Requirement: Take the line that contains "ras_ptr <= ras_ptr + PW'(1);" and every line after it in the material below, and quote them exactly.

Records shown:
<file path="src/rtl/pc_sequencer.sv">
// rtl/pc_sequencer.sv - fetch-stage program counter with branch select and return-address stack
// Next PC is chosen combinationally from redirect, stall, branch or sequential flow and registered each edge.
module pc_sequencer #(
   parameter int                ADDR_W    = 32,
   parameter int                STEP      = 4,
   parameter int                RAS_DEPTH = 4,
   parameter logic [ADDR_W-1:0] RESET_PC  = '0
) (
   input  logic                          clk,
   input  logic                          rst,
   input  logic                          stall,
   input  logic                          redirect_valid,
   input  logic [ADDR_W-1:0]             redirect_pc,
   input  logic                          branch_valid,
   input  logic [2:0]                    branch_type,
   input  logic                          carry,
   input  logic                          zero,
   input  logic                          sign,
   input  logic [ADDR_W-1:0]             rs_val,
   input  logic [ADDR_W-1:0]             target,
   input  logic [ADDR_W-1:0]             offset,
   output logic [ADDR_W-1:0]             pc,
   output logic                          taken,
   output logic [$clog2(RAS_DEPTH):0]    ras_count,
   output logic                          ras_underflow
);

   localparam int                PW     = $clog2(RAS_DEPTH);
   localparam int                CW     = PW + 1;
   localparam logic [CW-1:0]     FULL   = CW'(RAS_DEPTH);
   localparam logic [ADDR_W-1:0] STEP_W = ADDR_W'(STEP);

   typedef enum logic [2:0] {
      BR_NONE = 3'b000,
      BR_JABS = 3'b001,
      BR_JREG = 3'b010,
      BR_BZ   = 3'b011,
      BR_BNZ  = 3'b100,
      BR_BCY  = 3'b101,
      BR_CALL = 3'b110,
      BR_RET  = 3'b111
   } br_t;

   logic [ADDR_W-1:0] ras_mem [RAS_DEPTH];
   logic [PW-1:0]     ras_ptr;
   logic [PW-1:0]     ptr_dec;
   logic [ADDR_W-1:0] seq_pc;
   logic [ADDR_W-1:0] rel_pc;
   logic [ADDR_W-1:0] pc_nxt;
   logic              taken_nxt;
   logic              uf_nxt;
   logic              do_push;
   logic              do_pop;
   logic              unused_sign;

   assign unused_sign = sign;
   assign seq_pc      = pc + STEP_W;
   assign rel_pc      = seq_pc + offset;
   assign ptr_dec     = ras_ptr - PW'(1);

   always_comb begin
      pc_nxt    = seq_pc;
      taken_nxt = 1'b0;
      uf_nxt    = 1'b0;
      do_push   = 1'b0;
      do_pop    = 1'b0;
      if (redirect_valid) begin
         pc_nxt    = redirect_pc;
         taken_nxt = 1'b1;
      end else if (stall) begin
         pc_nxt = pc;
      end else if (branch_valid) begin
         case (br_t'(branch_type))
            BR_JABS: begin pc_nxt = target; taken_nxt = 1'b1; end
            BR_JREG: begin pc_nxt = rs_val; taken_nxt = 1'b1; end
            BR_BZ:   if (zero)  begin pc_nxt = rel_pc; taken_nxt = 1'b1; end
            BR_BNZ:  if (!zero) begin pc_nxt = rel_pc; taken_nxt = 1'b1; end
            BR_BCY:  if (carry) begin pc_nxt = rel_pc; taken_nxt = 1'b1; end
            BR_CALL: begin
               pc_nxt    = target;
               taken_nxt = 1'b1;
               do_push   = 1'b1;
            end
            BR_RET: begin
               // An empty stack falls through sequentially and only flags the underflow.
               if (ras_count == '0) begin
                  uf_nxt = 1'b1;
               end else begin
                  pc_nxt    = ras_mem[ptr_dec];
                  taken_nxt = 1'b1;
                  do_pop    = 1'b1;
               end
            end
            default: ;
         endcase
      end
   end

   always_ff @(posedge clk) begin
      if (rst) begin
         pc            <= RESET_PC;
         taken         <= 1'b0;
         ras_underflow <= 1'b0;
         ras_ptr       <= '0;
         ras_count     <= '0;
      end else begin
         pc            <= pc_nxt;
         taken         <= taken_nxt;
         ras_underflow <= uf_nxt;
         if (do_push) begin
            ras_ptr <= ras_ptr + PW'(1);
            if (ras_count != FULL) ras_count <= ras_count + CW'(1);
         end else if (do_pop) begin
            ras_ptr   <= ptr_dec;
            ras_count <= ras_count - CW'(1);
         end
      end
   end

   // Stack contents need no reset; a full push simply overwrites the oldest slot.
   always_ff @(posedge clk) begin
      if (!rst && do_push) ras_mem[ras_ptr] <= seq_pc;
   end

endmodule

</file>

Response to the task:
            ras_ptr <= ras_ptr + PW'(1);
            if (ras_count != FULL) ras_count <= ras_count + CW'(1);
         end else if (do_pop) begin
            ras_ptr   <= ptr_dec;
            ras_count <= ras_count - CW'(1);
         end
      end
   end

   // Stack contents need no reset; a full push simply overwrites the oldest slot.
   always_ff @(posedge clk) begin
      if (!rst && do_push) ras_mem[ras_ptr] <= seq_pc;
   end

endmodule

</file>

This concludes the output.